Eran pasadas las seis de la tarde y las tías del Kinder se apuraban en ubicarnos en nuestras posiciones para comenzar la obra que habíamos ensayado las últimas dos semanas.

Mi papel era el de un soldado sin diálogos, cuyo rol se limitaba a ser ejecutado junto a un grupo de otros soldados al final del tercer acto, es decir, más de la mitad de la obra debía estar parado sin hacer nada.

La presentación comenzó de manera perfecta: Los protagonistas eran los niños más aventajados de la clase, y habían memorizado sus líneas a la perfección. Yo me dediqué a buscar con la mirada a mis papás, que a su vez me miraban con expresión de cariño. Al menos el disfraz de soldado me hacía ver simpático.

Luego puse mi mirada en el resto de la audiencia. El patio central del colegio estaba repleto y toda esa gente nos miraba. Me quedé paralizado justo en el minuto en que debíamos movernos al centro del escenario para ser fusilados.

Vi como las expresiones de alegría de mis padres se transformaban en confusión, y advertí que debía hacer algo para revertir la situación. El Pecoso, mi mejor amigo, me hacía señas para que lo siguiera, sin embargo, yo me negaba a ser ajusticiado por el Matías, quien se había dado a sí mismo el rol de verdugo por el sólo hecho de ser el matón del curso.

Hice el amago de unirme a mis camaradas, rodeandolos por sus espaldas, dando a entender que me iba a apostar al final del lado izquierdo de la fila.

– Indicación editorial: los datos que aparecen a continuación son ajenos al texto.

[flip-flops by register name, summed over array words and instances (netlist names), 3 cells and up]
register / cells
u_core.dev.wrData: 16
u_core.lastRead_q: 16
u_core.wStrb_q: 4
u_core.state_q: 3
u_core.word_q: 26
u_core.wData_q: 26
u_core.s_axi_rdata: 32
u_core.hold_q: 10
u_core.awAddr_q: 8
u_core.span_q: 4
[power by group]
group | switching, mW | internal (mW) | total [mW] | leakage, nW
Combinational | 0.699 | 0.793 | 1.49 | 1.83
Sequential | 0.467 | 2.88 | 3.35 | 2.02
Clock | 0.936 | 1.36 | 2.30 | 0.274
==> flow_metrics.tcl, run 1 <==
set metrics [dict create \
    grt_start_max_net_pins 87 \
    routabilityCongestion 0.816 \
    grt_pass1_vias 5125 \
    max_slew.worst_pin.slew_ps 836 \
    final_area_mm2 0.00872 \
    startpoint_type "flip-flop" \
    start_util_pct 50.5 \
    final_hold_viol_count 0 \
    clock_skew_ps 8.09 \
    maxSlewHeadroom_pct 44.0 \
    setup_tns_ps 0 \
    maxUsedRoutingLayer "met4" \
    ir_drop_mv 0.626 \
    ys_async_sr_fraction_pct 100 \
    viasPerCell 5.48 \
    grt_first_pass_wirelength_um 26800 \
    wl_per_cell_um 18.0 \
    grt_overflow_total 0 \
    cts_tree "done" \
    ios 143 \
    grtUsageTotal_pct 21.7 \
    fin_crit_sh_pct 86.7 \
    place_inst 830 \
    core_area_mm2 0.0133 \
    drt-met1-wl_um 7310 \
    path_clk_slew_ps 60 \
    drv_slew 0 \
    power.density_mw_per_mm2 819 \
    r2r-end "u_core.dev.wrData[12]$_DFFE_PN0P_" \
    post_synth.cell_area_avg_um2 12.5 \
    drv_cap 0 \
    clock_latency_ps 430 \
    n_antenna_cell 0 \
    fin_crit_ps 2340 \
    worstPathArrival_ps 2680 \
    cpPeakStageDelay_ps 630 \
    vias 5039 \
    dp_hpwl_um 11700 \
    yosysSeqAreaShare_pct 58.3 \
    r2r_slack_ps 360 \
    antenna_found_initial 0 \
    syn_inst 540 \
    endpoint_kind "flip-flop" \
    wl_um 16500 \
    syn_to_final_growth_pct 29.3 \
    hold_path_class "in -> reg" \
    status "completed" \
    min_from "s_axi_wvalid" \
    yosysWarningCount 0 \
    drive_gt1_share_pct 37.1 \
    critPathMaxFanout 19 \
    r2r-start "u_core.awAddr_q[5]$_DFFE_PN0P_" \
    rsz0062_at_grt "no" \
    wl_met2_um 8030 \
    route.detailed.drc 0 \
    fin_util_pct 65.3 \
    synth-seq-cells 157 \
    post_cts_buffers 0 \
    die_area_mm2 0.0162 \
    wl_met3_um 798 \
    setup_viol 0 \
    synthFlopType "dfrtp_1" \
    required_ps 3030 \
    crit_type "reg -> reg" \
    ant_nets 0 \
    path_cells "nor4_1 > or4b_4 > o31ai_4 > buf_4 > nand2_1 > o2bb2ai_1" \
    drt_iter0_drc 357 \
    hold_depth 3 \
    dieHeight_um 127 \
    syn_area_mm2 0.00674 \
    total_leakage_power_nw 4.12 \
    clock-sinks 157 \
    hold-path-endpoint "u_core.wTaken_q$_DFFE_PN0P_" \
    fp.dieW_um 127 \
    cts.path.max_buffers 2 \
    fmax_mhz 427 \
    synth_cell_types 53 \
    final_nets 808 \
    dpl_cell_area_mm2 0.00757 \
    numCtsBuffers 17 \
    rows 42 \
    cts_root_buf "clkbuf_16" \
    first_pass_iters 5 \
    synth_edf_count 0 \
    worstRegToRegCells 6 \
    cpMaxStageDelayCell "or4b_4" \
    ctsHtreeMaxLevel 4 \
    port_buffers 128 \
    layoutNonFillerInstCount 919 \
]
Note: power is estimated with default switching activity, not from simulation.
==> src/hdl/pscr_status_regs.sv <==
// Purpose: Read-only status and receiver fault counter registers of the PHY
// Assumes: Register reads arrive as a one-cycle strobe with address, same clock
// Notes: Outside event levels pass two flip-flops before use
// Operation
// - PLL lock reads 0 if unstable since last read, 1 only while locked.
// - Local wake-up latches high until the general status read.
// - Bus wake-up latches high until the general status read.
// - In sleep request, line data or transmit enable latches traffic wake.
// - Enable pin low latches history flag until read; 0 if high since last read.
// - Hardware reset sets history flag, cleared by reading.
// - Five-bit link drop count since last read, restarts after read.
// - Link drop count returns to default when link control disabled.
// - Four supply undervoltage flags latch high until read.
// - High temperature and warning flags latch high until read.
// - Cable short flag latches until read.
// - Cable open flag latches until read.
// - Short, open and polarity keep values with link control disabled.
// - Polarity inversion is reported live, not latched.
// - Interleave order reported live, retained across link control disable.
// - Local receiver fault counter in upper byte counts not-OK cycles.
// - Remote receiver fault counter in lower byte counts not-OK cycles.
// - Fault counters saturate at their maximum value.
// - Reading fault counter register clears both counters.
// - External status bits 4 to 0 reserved, read only.
`timescale 1ns/10ps
`include "pscr_defines.svh"
module pscr_status_regs (
    input wire logic ref_clk_i,
    input wire logic sys_rst_i,
    input wire logic rd_i,
    input wire logic [4:0] addr_i,
    output logic [15:0] rdata_o,
    output logic rvalid_o,
    input wire logic irq_pending_i,
    input wire logic link_control_i,
    input wire logic sleep_request_i,
    input wire logic pll_locked_i,
    input wire logic local_wake_i,
    input wire logic bus_wake_i,
    input wire logic rx_dv_i,
    input wire logic tx_en_i,
    input wire logic enable_pin_i,
    input wire logic link_fail_i,
    input wire logic [3:0] undervolt_i,
    input wire logic temp_high_i,
    input wire logic temp_warn_i,
    input wire logic short_i,
    input wire logic open_i,
    input wire logic polarity_i,
    input wire logic interleave_i,
    input wire logic local_rx_ok_i,
    input wire logic remote_rx_ok_i
);
    localparam int NIN = 22;
    logic [NIN-1:0] raw;
    logic [NIN-1:0] s1_q;
    logic [NIN-1:0] s2_q;
    logic s_irq;
    logic s_link;
    logic s_sleep;
    logic s_pll;
    logic s_lwake;
    logic s_bwake;
    logic s_dv;
    logic s_txen;
    logic s_en;
    logic s_lfail;
    logic [3:0] s_uv;
    logic s_thigh;
    logic s_twarn;
    logic s_short;
    logic s_open;
    logic s_pol;
    logic s_ilv;
    logic s_lok;
    logic s_rok;
    logic lfail_prev_q;
    logic lfail_rise;
    pscr_pkg::pscr_sel_type sel;
    logic rd_gen;
    logic rd_ext;
    logic rd_cnt;
    logic pll_q;
    logic lwake_q;
    logic bwake_q;
    logic twake_q;
    logic en_q;
    logic rst_q;
    logic [4:0] link_cnt_q;
    logic [3:0] uv_q;
    logic thigh_q;
    logic twarn_q;
    logic short_q;
    logic open_q;
    logic [7:0] loc_cnt;
    logic [7:0] rem_cnt;
    logic [15:0] gen_word;
    logic [15:0] ext_word;
    logic [15:0] rdata_d;

    assign raw = {irq_pending_i, link_control_i, sleep_request_i, pll_locked_i,
                  local_wake_i, bus_wake_i, rx_dv_i, tx_en_i, enable_pin_i, link_fail_i,
                  undervolt_i, temp_high_i, temp_warn_i, short_i, open_i, polarity_i,
                  interleave_i, local_rx_ok_i, remote_rx_ok_i};

    // Two-stage synchroniser; reset to idle levels so no false event follows
    always_ff @(posedge ref_clk_i) begin
        if (sys_rst_i) begin
            s1_q <= `PSCR_SYNC_RST;
            s2_q <= `PSCR_SYNC_RST;
        end else begin
            s1_q <= raw;
            s2_q <= s1_q;
        end
    end

    assign {s_irq, s_link, s_sleep, s_pll, s_lwake, s_bwake, s_dv, s_txen, s_en, s_lfail,
            s_uv, s_thigh, s_twarn, s_short, s_open, s_pol, s_ilv, s_lok, s_rok} = s2_q;

    // Address decode
    always_comb begin
        if (addr_i == `PSCR_ADDR_GEN_STATUS) begin
            sel = pscr_pkg::PSCR_SEL_GEN;
        end else if (addr_i == `PSCR_ADDR_EXT_STATUS) begin
            sel = pscr_pkg::PSCR_SEL_EXT;
        end else if (addr_i == `PSCR_ADDR_FAULT_CNT) begin
            sel = pscr_pkg::PSCR_SEL_CNT;
        end else begin
            sel = pscr_pkg::PSCR_SEL_NONE;
        end
    end

    assign rd_gen = rd_i && (sel == pscr_pkg::PSCR_SEL_GEN);
    assign rd_ext = rd_i && (sel == pscr_pkg::PSCR_SEL_EXT);
    assign rd_cnt = rd_i && (sel == pscr_pkg::PSCR_SEL_CNT);

    // PLL lock latches low; a read reloads the live state
    always_ff @(posedge ref_clk_i) begin
        if (sys_rst_i) begin
            pll_q <= 1'b0;
        end else if (!s_pll) begin
            pll_q <= 1'b0;
        end else if (rd_gen) begin
            pll_q <= 1'b1;
        end
    end

    // Local wake-up latch; set wins over the read clear
    always_ff @(posedge ref_clk_i) begin
        if (sys_rst_i) begin
            lwake_q <= 1'b0;
        end else begin
            lwake_q <= s_lwake | (lwake_q & ~rd_gen);
        end
    end

    // Bus wake-up latch
    always_ff @(posedge ref_clk_i) begin
        if (sys_rst_i) begin
            bwake_q <= 1'b0;
        end else begin
            bwake_q <= s_bwake | (bwake_q & ~rd_gen);
        end
    end

    // Traffic wake latch, armed only in sleep request
    always_ff @(posedge ref_clk_i) begin
        if (sys_rst_i) begin
            twake_q <= 1'b0;
        end else begin
            twake_q <= (s_sleep & (s_dv | s_txen)) | (twake_q & ~rd_gen);
        end
    end

    // Enable pin history latch
    always_ff @(posedge ref_clk_i) begin
        if (sys_rst_i) begin
            en_q <= 1'b0;
        end else begin
            en_q <= ~s_en | (en_q & ~rd_gen);
        end
    end

    // Reset history: set by the hardware reset, cleared by a read
    always_ff @(posedge ref_clk_i) begin
        if (sys_rst_i) begin
            rst_q <= 1'b1;
        end else if (rd_gen) begin
            rst_q <= 1'b0;
        end
    end

    // Link drop counter, counting rising edges of link failure
    always_ff @(posedge ref_clk_i) begin
        if (sys_rst_i) begin
            lfail_prev_q <= 1'b0;
        end else begin
            lfail_prev_q <= s_lfail;
        end
    end

    assign lfail_rise = s_lfail && !lfail_prev_q;

    always_ff @(posedge ref_clk_i) begin
        if (sys_rst_i || !s_link) begin
            link_cnt_q <= `PSCR_LINK_CNT_RST;
        end else if (rd_gen) begin
            link_cnt_q <= lfail_rise ? 5'h01 : `PSCR_LINK_CNT_RST;
        end else if (lfail_rise && link_cnt_q != `PSCR_LINK_CNT_MAX) begin
            link_cnt_q <= link_cnt_q + 5'h01;
        end
    end

    // Supply undervoltage latches, untouched by link control
    always_ff @(posedge ref_clk_i) begin
        if (sys_rst_i) begin
            uv_q <= 4'h0;
        end else begin
            uv_q <= s_uv | (uv_q & {4{~rd_ext}});
        end
    end

    // Temperature latches
    always_ff @(posedge ref_clk_i) begin
        if (sys_rst_i) begin
            thigh_q <= 1'b0;
            twarn_q <= 1'b0;
        end else begin
            thigh_q <= s_thigh | (thigh_q & ~rd_ext);
            twarn_q <= s_twarn | (twarn_q & ~rd_ext);
        end
    end

    // Cable short latch, kept while link control is off
    always_ff @(posedge ref_clk_i) begin
        if (sys_rst_i) begin
            short_q <= 1'b0;
        end else begin
            short_q <= s_short | (short_q & ~rd_ext);
        end
    end

    // Cable open latch, kept while link control is off
    always_ff @(posedge ref_clk_i) begin
        if (sys_rst_i) begin
            open_q <= 1'b0;
        end else begin
            open_q <= s_open | (open_q & ~rd_ext);
        end
    end

    pscr_sat_counter u_loc_cnt (
        .ref_clk_i(ref_clk_i),
        .sys_rst_i(sys_rst_i),
        .inc_i(~s_lok),
        .clr_i(rd_cnt),
        .count_o(loc_cnt)
    );

    pscr_sat_counter u_rem_cnt (
        .ref_clk_i(ref_clk_i),
        .sys_rst_i(sys_rst_i),
        .inc_i(~s_rok),
        .clr_i(rd_cnt),
        .count_o(rem_cnt)
    );

    // Read words; reserved bits stay zero
    always_comb begin
        gen_word = `PSCR_DATA_ZERO;
        gen_word[`PSCR_GS_INT] = s_irq;
        gen_word[`PSCR_GS_PLL] = pll_q & s_pll;
        gen_word[`PSCR_GS_LWAKE] = lwake_q;
        gen_word[`PSCR_GS_BWAKE] = bwake_q;
        gen_word[`PSCR_GS_TWAKE] = twake_q;
        gen_word[`PSCR_GS_EN] = en_q;
        gen_word[`PSCR_GS_RST] = rst_q;
        gen_word[`PSCR_GS_CNT_HI:`PSCR_GS_CNT_LO] = link_cnt_q;
        ext_word = `PSCR_DATA_ZERO;
        ext_word[`PSCR_ES_UV3V3] = uv_q[3];
        ext_word[`PSCR_ES_UVD1V8] = uv_q[2];
        ext_word[`PSCR_ES_UVA1V8] = uv_q[1];
        ext_word[`PSCR_ES_UVIO] = uv_q[0];
        ext_word[`PSCR_ES_THIGH] = thigh_q;
        ext_word[`PSCR_ES_TWARN] = twarn_q;
        ext_word[`PSCR_ES_SHORT] = short_q;
        ext_word[`PSCR_ES_OPEN] = open_q;
        ext_word[`PSCR_ES_POL] = s_pol;
        ext_word[`PSCR_ES_ILV] = s_ilv;
        if (rd_gen) begin
            rdata_d = gen_word;
        end else if (rd_ext) begin
            rdata_d = ext_word;
        end else if (rd_cnt) begin
            rdata_d = {loc_cnt, rem_cnt};
        end else begin
            rdata_d = `PSCR_DATA_ZERO;
        end
    end

    always_ff @(posedge ref_clk_i) begin
        if (sys_rst_i) begin
            rdata_o <= `PSCR_DATA_ZERO;
            rvalid_o <= 1'b0;
        end else begin
            rvalid_o <= rd_i;
            if (rd_i) begin
                rdata_o <= rdata_d;
            end
        end
    end
endmodule : pscr_status_regs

No obstante, apenas noté que la calma había vuelto a los rostros adultos me abalancé sobre Matías y le quité el rifle de cartón antes de que pudiera reaccionar. Acto seguido, procedí a dispararle en el estómago, cayó fulminado.

Ningún adulto atinó a reaccionar; el escenario era mío, y el guión que había creado en mi cabeza era mucho más divertido que el original. Decidí actuar con rapidez y cobrarme revancha de los que me habían quitado mis sándwiches durante los recreos de ese año. Uno a uno fueron cayendo los pequeños actores mientras el público me miraba perplejo. Yo corría de lado a lado por el escenario disparando y esquivando balas invisibles. A esta altura ya me había ganado el cariño y las risas de la audiencia.

Pronto me di cuenta de que no quedaba nadie en pie, incluso el Pecoso había caído abatido, víctima de mi ataque furibundo. Había llegado al clímax de la obra y yo no había pensado en el gran final. Giré hacia el público, miré a la tía Cecilia y a mis papás, todos esperaban un remate impactante. Corrí hacia el centro del escenario, tiré mi rifle lo más alto que pude y me dejé caer sobre la colchoneta.

 

Risas, ovación y aplausos de pie.

Luego de terminado el acto fuimos a comer helados.